On the Collective Unconscious

Jung’s collective unconscious is heavily misunderstood. It’s not quackery; it’s based on the assertion that there are biological or memetic imperatives that have been passed down from generation to generation, and also parts of the unconscious mind that function in a way that are common between people.

One can argue about Jung’s implementation, especially about whether or not the archetypes he identified are accurate and meaningful, but there seems to be a very concrete provable fact here: the psychology of people seems to bear commonalities, even in what would be considered extreme outliers.

Now, whether you want to argue about the more specific cases, like those of mythological figures appearing in unconnected contexts, Jung’s notion of synchronicity (mutual meanings, but diverse causes) is important as well: if dragons appear in mythology around the world, there does not need to be a real dragon or a social connection for those things to form. Instead, those can be independent functions of the way that people perceive the world and form a conception of the unknown.
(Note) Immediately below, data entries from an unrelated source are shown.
==> config.mk <==
export PLATFORM = sky130hd
export DESIGN_NAME = planar_odometry_integrator_flat
export DESIGN_NICKNAME = d
export VERILOG_FILES = /design/src/design/poi_pkg.sv /design/src/design/poi_in_if.sv /design/src/design/poi_out_if.sv /design/src/design/planar_odometry_integrator.sv /design/src/design/poi_cordic.sv /design/src/design/poi_serial_mul.sv /design/src/flat_wrapper.sv
export SDC_FILE = /design/constraint.sdc
export NUM_CORES = 2
export LEC_CHECK = 0
export BUFFER_PORTS_ARGS = -buffer_cell sky130_fd_sc_hd__buf_2
export CAP_MARGIN = 20
export CORE_MARGIN = 2
export CORE_UTILIZATION = 25
export CTS_BUF_LIST = sky130_fd_sc_hd__clkbuf_8
export DETAILED_ROUTE_END_ITERATION = 7
export SLEW_MARGIN = 20
export SYNTH_ARGS = -nofsm -noshare
export SYNTH_HDL_FRONTEND = slang
export SYNTH_SLANG_ARGS = --single-unit
==> constraint.sdc <==
create_clock -name i_clk -period 15.51 [get_ports i_clk]
set_clock_uncertainty 0.05 [all_clocks]
set_input_delay 3.8775 -clock i_clk [delete_from_list [all_inputs] [get_ports i_clk]]
set_output_delay 3.8775 -clock i_clk [all_outputs]
set_load 0.01 [all_outputs]
==> src/design/poi_pkg.sv <==
package poi_pkg;

    localparam int CordicSteps = 24;
    localparam int CordicIdxW  = 5;
    localparam logic [CordicIdxW-1:0] CordicLast = CordicIdxW'(CordicSteps - 1);

    localparam logic signed [33:0] GainQ30   = 34'sd652032875;
    localparam logic signed [33:0] OneQ30    = 34'sd1073741824;
    localparam logic [21:0]        RadToBam  = 22'd2670177;

    localparam logic [1:0] RegStartX       = 2'd0;
    localparam logic [1:0] RegStartY       = 2'd1;
    localparam logic [1:0] RegStartHeading = 2'd2;

    typedef struct packed {
        logic        mode;
        logic [23:0] vel_forward;
        logic [23:0] vel_lateral;
        logic [23:0] yaw_rate;
        logic [15:0] elapsed;
    } t_in_word;

    typedef struct packed {
        logic [31:0] pose_x;
        logic [31:0] pose_y;
        logic [31:0] pose_heading;
        logic [31:0] quat_z;
        logic [31:0] quat_w;
        logic        saturated;
    } t_out_word;

    function automatic logic [31:0] atan_bam(input logic [CordicIdxW-1:0] k);
        logic [31:0] r;
        case (k)
            5'd0:  r = 32'd536870912;
            5'd1:  r = 32'd316933406;
            5'd2:  r = 32'd167458907;
            5'd3:  r = 32'd85004756;
            5'd4:  r = 32'd42667331;
            5'd5:  r = 32'd21354465;
            5'd6:  r = 32'd10679838;
            5'd7:  r = 32'd5340245;
            5'd8:  r = 32'd2670163;
            5'd9:  r = 32'd1335087;
            5'd10: r = 32'd667544;
            5'd11: r = 32'd333772;
            5'd12: r = 32'd166886;
            5'd13: r = 32'd83443;
            5'd14: r = 32'd41722;
            5'd15: r = 32'd20861;
            5'd16: r = 32'd10430;
            5'd17: r = 32'd5215;
            5'd18: r = 32'd2608;
            5'd19: r = 32'd1304;
            5'd20: r = 32'd652;
            5'd21: r = 32'd326;
            5'd22: r = 32'd163;
            5'd23: r = 32'd81;
            5'd24: r = 32'd41;
            5'd25: r = 32'd20;
            5'd26: r = 32'd10;
            5'd27: r = 32'd5;
            5'd28: r = 32'd3;
            5'd29: r = 32'd1;
            5'd30: r = 32'd1;
            default: r = 32'd0;
        endcase
        return r;
    endfunction

endpackage

==> src/design/poi_in_if.sv <==
interface poi_in_if;
    logic              valid;
    logic              ready;
    poi_pkg::t_in_word data;
    modport source (output valid, output data, input ready);
    modport sink   (input valid, input data, output ready);
endinterface

==> src/design/poi_out_if.sv <==
interface poi_out_if;
    logic               valid;
    logic               ready;
    poi_pkg::t_out_word data;
    modport source (output valid, output data, input ready);
    modport sink   (input valid, input data, output ready);
endinterface

==> src/design/planar_odometry_integrator.sv <==
// Dead-reckoning pose integrator. One word at a time: an integrate word goes
// through two CORDIC runs and eight bit-serial multiplies from acceptance to
// result, done one after another on one shared CORDIC and one shared
// multiplier; a reload word goes through one CORDIC run. The result waits
// in an output register; the next word may be taken meanwhile, but its result
// is held until the register has been handed off.
// Positions saturate, heading wraps, quat is sin/cos of half the new heading.
module planar_odometry_integrator (
    input  logic        i_clk,
    input  logic        i_rst_n,
    poi_in_if.sink      i_in,
    poi_out_if.source   o_out,
    input  logic        psel,
    input  logic        penable,
    input  logic        pwrite,
    input  logic [3:0]  paddr,
    input  logic [31:0] pwdata,
    output logic [31:0] prdata,
    output logic        pready
);
    typedef enum logic [3:0] {
        S_IDLE, S_CS, S_CW, S_M1, S_M2, S_M3, S_M4, S_MX, S_MY, S_MH,
        S_UPD, S_QS, S_QW, S_OUT
    } t_state;

    t_state             r_state;
    logic [31:0]        r_sx, r_sy, r_sh;
    logic [31:0]        r_ax, r_ay, r_ah;
    poi_pkg::t_in_word  r_in;
    logic signed [31:0] r_s, r_c;
    logic signed [79:0] r_p;
    logic signed [47:0] r_tx, r_ty;
    logic               r_clip, r_ovalid;
    poi_pkg::t_out_word r_out;
    // sub-phase within multi-multiply states
    logic [1:0]         r_ph;

    logic               n_cstart, n_mstart;
    logic [31:0]        n_cang;
    logic signed [47:0] n_ma;
    logic signed [31:0] n_mb;
    logic               w_cdone, w_mdone;
    logic [31:0]        w_sin, w_cos;
    logic signed [79:0] w_prod;

    poi_cordic u_cordic (
        .i_clk(i_clk), .i_rst_n(i_rst_n), .i_start(n_cstart), .i_angle(n_cang),
        .o_done(w_cdone), .o_sin(w_sin), .o_cos(w_cos)
    );
    poi_serial_mul u_mul (
        .i_clk(i_clk), .i_rst_n(i_rst_n), .i_start(n_mstart), .i_a(n_ma),
        .i_b(n_mb), .o_done(w_mdone), .o_prod(w_prod)
    );

    // round half away from zero by s bits
    function automatic logic signed [79:0] rnd(input logic signed [79:0] v, input int s);
        logic [79:0] mag;
        logic [79:0] r;
        mag = v[79] ? 80'(-v) : 80'(v);
        r   = (mag + (80'd1 << (s - 1))) >> s;
        return v[79] ? -$signed(r) : $signed(r);
    endfunction

    function automatic logic [31:0] sat(input logic [31:0] a, input logic signed [79:0] d,
                                        output logic c);
        logic signed [80:0] t;
        t = 81'(signed'(a)) + 81'(d);
        c = 1'b0;
        if (t > 81'sd2147483647) begin
            c = 1'b1;
            return 32'h7fffffff;
        end
        if (t < -81'sd2147483648) begin
            c = 1'b1;
            return 32'h80000000;
        end
        return t[31:0];
    endfunction

    logic        w_in_acc;
    logic        w_cx, w_cy;
    logic [31:0] w_nx, w_ny;
    logic signed [79:0] w_dh;
    logic signed [79:0] w_txr, w_tyr;

    assign i_in.ready  = (r_state == S_IDLE);
    assign w_in_acc    = i_in.valid && i_in.ready;
    assign o_out.valid = r_ovalid;
    assign o_out.data  = r_out;
    assign pready      = 1'b1;

    always_comb begin
        unique case (paddr[3:2])
            poi_pkg::RegStartX:       prdata = r_sx;
            poi_pkg::RegStartY:       prdata = r_sy;
            poi_pkg::RegStartHeading: prdata = r_sh;
            default:                  prdata = '0;
        endcase
    end

    // multiplier is launched only in the first sub-phase of each state
    always_comb begin
        n_cstart = 1'b0;
        n_cang   = r_ah;
        n_mstart = 1'b0;
        n_ma     = '0;
        n_mb     = '0;
        case (r_state)
            S_CS: n_cstart = 1'b1;
            S_QS: begin
                n_cstart = 1'b1;
                n_cang   = {1'b0, r_ah[31:1]};
            end
            S_M1: begin
                n_mstart = (r_ph == 2'd0);
                n_ma = 48'(signed'(r_in.vel_forward));
                n_mb = r_c;
            end
            S_M2: begin
                n_mstart = (r_ph == 2'd0);
                n_ma = 48'(signed'(r_in.vel_lateral));
                n_mb = r_s;
            end
            S_M3: begin
                n_mstart = (r_ph == 2'd0);
                n_ma = 48'(signed'(r_in.vel_forward));
                n_mb = r_s;
            end
            S_M4: begin
                n_mstart = (r_ph == 2'd0);
                n_ma = 48'(signed'(r_in.vel_lateral));
                n_mb = r_c;
            end
            S_MX: begin
                n_mstart = (r_ph == 2'd0);
                n_ma = r_tx;
                n_mb = {16'd0, r_in.elapsed};
            end
            S_MY: begin
                n_mstart = (r_ph == 2'd0);
                n_ma = r_ty;
                n_mb = {16'd0, r_in.elapsed};
            end
            S_MH: begin
                n_mstart = (r_ph == 2'd0);
                n_ma = 48'(signed'(r_in.yaw_rate));
                n_mb = {16'd0, r_in.elapsed};
            end
            S_UPD: begin
                n_mstart = (r_ph == 2'd0);
                n_ma = r_p[47:0];
                n_mb = {10'd0, poi_pkg::RadToBam};
            end
            default: ;
        endcase
        w_nx  = sat(r_ax, rnd(r_p, 16), w_cx);
        w_ny  = sat(r_ay, rnd(w_prod, 16), w_cy);
        w_dh  = rnd(w_prod, 24);
        w_txr = rnd(r_p - w_prod, 30);
        w_tyr = rnd(r_p + w_prod, 30);
    end

    always_ff @(posedge i_clk) begin
        if (!i_rst_n) begin
            r_state  <= S_IDLE;
            r_ovalid <= 1'b0;
            r_sx     <= 32'd524288;
            r_sy     <= 32'hfffe0000;
            r_sh     <= '0;
            r_ax     <= 32'd524288;
            r_ay     <= 32'hfffe0000;
            r_ah     <= '0;
            r_ph     <= '0;
        end else begin
            if (psel && penable && pwrite) begin
                unique case (paddr[3:2])
                    poi_pkg::RegStartX:       r_sx <= pwdata;
                    poi_pkg::RegStartY:       r_sy <= pwdata;
                    poi_pkg::RegStartHeading: r_sh <= pwdata;
                    default: ;
                endcase
            end
            // a handoff in S_OUT is followed by the reload of the register
            if (o_out.valid && o_out.ready && r_state != S_OUT) r_ovalid <= 1'b0;
            unique case (r_state)
                S_IDLE: if (w_in_acc) begin
                    r_in   <= i_in.data;
                    r_clip <= 1'b0;
                    if (i_in.data.mode) begin
                        r_ax    <= r_sx;
                        r_ay    <= r_sy;
                        r_ah    <= r_sh;
                        r_state <= S_QS;
                    end else begin
                        r_state <= S_CS;
                    end
                end
                S_CS: r_state <= S_CW;
                S_CW: if (w_cdone) begin
                    r_s <= w_sin;
                    r_c <= w_cos;
                    r_ph <= '0;
                    r_state <= S_M1;
                end
                // M1 -> wait -> M2 -> wait, etc; r_ph: 0 launch, 1 wait
                S_M1, S_M2, S_M3, S_M4, S_MX, S_MY, S_MH: begin
                    if (r_ph == 2'd0) r_ph <= 2'd1;
                    else if (w_mdone) begin
                        r_ph <= 2'd0;
                        case (r_state)
                            S_M1: begin r_p <= w_prod; r_state <= S_M2; end
                            S_M2: begin
                                r_tx    <= w_txr[47:0];
                                r_state <= S_M3;
                            end
                            S_M3: begin r_p <= w_prod; r_state <= S_M4; end
                            S_M4: begin
                                r_ty    <= w_tyr[47:0];
                                r_state <= S_MX;
                            end
                            S_MX: begin r_p <= w_prod; r_state <= S_MY; end
                            S_MY: begin
                                r_ax    <= w_nx;
                                r_ay    <= w_ny;
                                r_clip  <= w_cx | w_cy;
                                r_state <= S_MH;
                            end
                            default: begin r_p <= w_prod; r_state <= S_UPD; end
                        endcase
                    end
                end
                S_UPD: begin
                    if (r_ph == 2'd0) r_ph <= 2'd1;
                    else if (w_mdone) begin
                        r_ph    <= 2'd0;
                        r_ah    <= r_ah + w_dh[31:0];
                        r_state <= S_QS;
                    end
                end
                S_QS: r_state <= S_QW;
                S_QW: if (w_cdone) r_state <= S_OUT;
                // CORDIC outputs hold until its next start
                S_OUT: if (!r_ovalid || o_out.ready) begin
                    r_out.pose_x       <= r_ax;
                    r_out.pose_y       <= r_ay;
                    r_out.pose_heading <= r_ah;
                    r_out.quat_z       <= w_sin;
                    r_out.quat_w       <= w_cos;
                    r_out.saturated    <= r_clip;
                    r_ovalid           <= 1'b1;
                    r_state            <= S_IDLE;
                end
                default: r_state <= S_IDLE;
            endcase
        end
    end
endmodule

==> src/design/poi_cordic.sv <==
// Iterative rotation-mode CORDIC, one micro-rotation per cycle.
module poi_cordic (
    input  logic        i_clk,
    input  logic        i_rst_n,
    input  logic        i_start,
    input  logic [31:0] i_angle,
    output logic        o_done,
    output logic [31:0] o_sin,
    output logic [31:0] o_cos
);
    typedef enum logic [1:0] {S_IDLE, S_RUN, S_FIN} t_state;

    t_state                           r_state;
    logic signed [33:0]               r_x, r_y, r_z;
    logic                             r_flip;
    logic [poi_pkg::CordicIdxW-1:0]   r_k;
    logic                             r_done;
    logic [31:0]                      r_sin, r_cos;

    logic signed [33:0] w_z0, w_xs, w_ys, w_at, w_xf, w_yf, w_sc, w_cc;
    logic               w_fl;

    always_comb begin
        w_z0 = {{2{i_angle[31]}}, i_angle};
        w_fl = 1'b0;
        if (w_z0 > 34'sd1073741824) begin
            w_z0 = w_z0 - 34'sd2147483648;
            w_fl = 1'b1;
        end else if (w_z0 < -34'sd1073741824) begin
            w_z0 = w_z0 + 34'sd2147483648;
            w_fl = 1'b1;
        end
        w_xs = r_x >>> r_k;
        w_ys = r_y >>> r_k;
        w_at = {2'b00, poi_pkg::atan_bam(r_k)};
        w_xf = r_flip ? -r_x : r_x;
        w_yf = r_flip ? -r_y : r_y;
        w_sc = w_yf > poi_pkg::OneQ30 ? poi_pkg::OneQ30 :
               (w_yf < -poi_pkg::OneQ30 ? -poi_pkg::OneQ30 : w_yf);
        w_cc = w_xf > poi_pkg::OneQ30 ? poi_pkg::OneQ30 :
               (w_xf < -poi_pkg::OneQ30 ? -poi_pkg::OneQ30 : w_xf);
    end

    always_ff @(posedge i_clk) begin
        if (!i_rst_n) begin
            r_state <= S_IDLE;
            r_done  <= 1'b0;
        end else begin
            r_done <= 1'b0;
            unique case (r_state)
                S_IDLE: if (i_start) begin
                    r_x     <= poi_pkg::GainQ30;
                    r_y     <= '0;
                    r_z     <= w_z0;
                    r_flip  <= w_fl;
                    r_k     <= '0;
                    r_state <= S_RUN;
                end
                S_RUN: begin
                    if (!r_z[33]) begin
                        r_x <= r_x - w_ys;
                        r_y <= r_y + w_xs;
                        r_z <= r_z - w_at;
                    end else begin
                        r_x <= r_x + w_ys;
                        r_y <= r_y - w_xs;
                        r_z <= r_z + w_at;
                    end
                    if (r_k == poi_pkg::CordicLast) r_state <= S_FIN;
                    r_k <= r_k + 1'b1;
                end
                S_FIN: begin
                    r_sin   <= w_sc[31:0];
                    r_cos   <= w_cc[31:0];
                    r_done  <= 1'b1;
                    r_state <= S_IDLE;
                end
                default: r_state <= S_IDLE;
            endcase
        end
    end

    assign o_done = r_done;
    assign o_sin  = r_sin;
    assign o_cos  = r_cos;
endmodule

==> src/design/poi_serial_mul.sv <==
// Shift-add signed multiplier: one multiplier bit per cycle.
// Product = a * b, a signed 48 bits, b signed 32 bits.
module poi_serial_mul (
    input  logic               i_clk,
    input  logic               i_rst_n,
    input  logic               i_start,
    input  logic signed [47:0] i_a,
    input  logic signed [31:0] i_b,
    output logic               o_done,
    output logic signed [79:0] o_prod
);
    logic               r_busy, r_done;
    logic [5:0]         r_cnt;
    logic signed [79:0] r_acc;
    logic signed [79:0] r_a;
    logic [31:0]        r_b;

    logic signed [79:0] w_term;
    always_comb begin
        w_term = r_b[0] ? r_a : 80'sd0;
        if (r_cnt == 6'd31) w_term = -w_term;   // sign bit weight is negative
    end

    always_ff @(posedge i_clk) begin
        if (!i_rst_n) begin
            r_busy <= 1'b0;
            r_done <= 1'b0;
        end else begin
            r_done <= 1'b0;
            if (i_start && !r_busy) begin
                r_busy <= 1'b1;
                r_cnt  <= '0;
                r_acc  <= '0;
                r_a    <= {{32{i_a[47]}}, i_a};
                r_b    <= i_b;
            end else if (r_busy) begin
                r_acc <= r_acc + w_term;
                r_a   <= r_a <<< 1;
                r_b   <= r_b >> 1;
                r_cnt <= r_cnt + 1'b1;
                if (r_cnt == 6'd31) begin
                    r_busy <= 1'b0;
                    r_done <= 1'b1;
                end
            end
        end
    end

    assign o_done = r_done;
    assign o_prod = r_acc + w_term;
endmodule

==> src/flat_wrapper.sv <==
// flat-port wrapper written by rule: the top's interface ports become plain ports
module planar_odometry_integrator_flat 
  (i_clk, i_rst_n, psel, penable, pwrite, paddr, pwdata, prdata, pready, i_in_valid, i_in_data, i_in_ready, o_out_valid, o_out_data, o_out_ready);
  poi_in_if i_in_i ();
  poi_out_if o_out_i ();
  input  logic i_clk;
  input  logic i_rst_n;
  input  logic psel;
  input  logic penable;
  input  logic pwrite;
  input  logic [3:0] paddr;
  input  logic [31:0] pwdata;
  output logic [31:0] prdata;
  output logic pready;
  input wire logic [$bits(i_in_i.valid)-1:0] i_in_valid;
  input wire logic [$bits(i_in_i.data)-1:0] i_in_data;
  output wire logic [$bits(i_in_i.ready)-1:0] i_in_ready;
  output wire logic [$bits(o_out_i.valid)-1:0] o_out_valid;
  output wire logic [$bits(o_out_i.data)-1:0] o_out_data;
  input wire logic [$bits(o_out_i.ready)-1:0] o_out_ready;
  assign i_in_i.valid = i_in_valid;
  assign i_in_i.data = i_in_data;
  assign i_in_ready = i_in_i.ready;
  assign o_out_valid = o_out_i.valid;
  assign o_out_data = o_out_i.data;
  assign o_out_i.ready = o_out_ready;
  planar_odometry_integrator u_core (.i_clk(i_clk), .i_rst_n(i_rst_n), .i_in(i_in_i), .o_out(o_out_i), .psel(psel), .penable(penable), .pwrite(pwrite), .paddr(paddr), .pwdata(pwdata), .prdata(prdata), .pready(pready));
endmodule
Think of the collective unconscious as this: if you put three people in a white featureless room with a red circle painted on one wall, they will all see the red circle and Jung would argue that they all perceive the same thing.

The value they derive from that circle comes from the conscious mind. One person might consider it an eyesore, one might think that it has deep symbolic meaning, and one might fear the unknown entity.

However, they might have associations with the red that are common. If it were a crimson shade, it might evoke the effect of blood.

Thus, the collective unconscious may have deep and complex elements as Jung proposed, but it almost certainly exists at least in a form as a consequence of the brain’s physiology and common formative experiences with universal human concepts (like the risk of injury).

Disclaimer: I’ve read Jung, but I’m not a master of his work. This is sort of a rambling trying to make sense of his work rather than a masterful explication of it.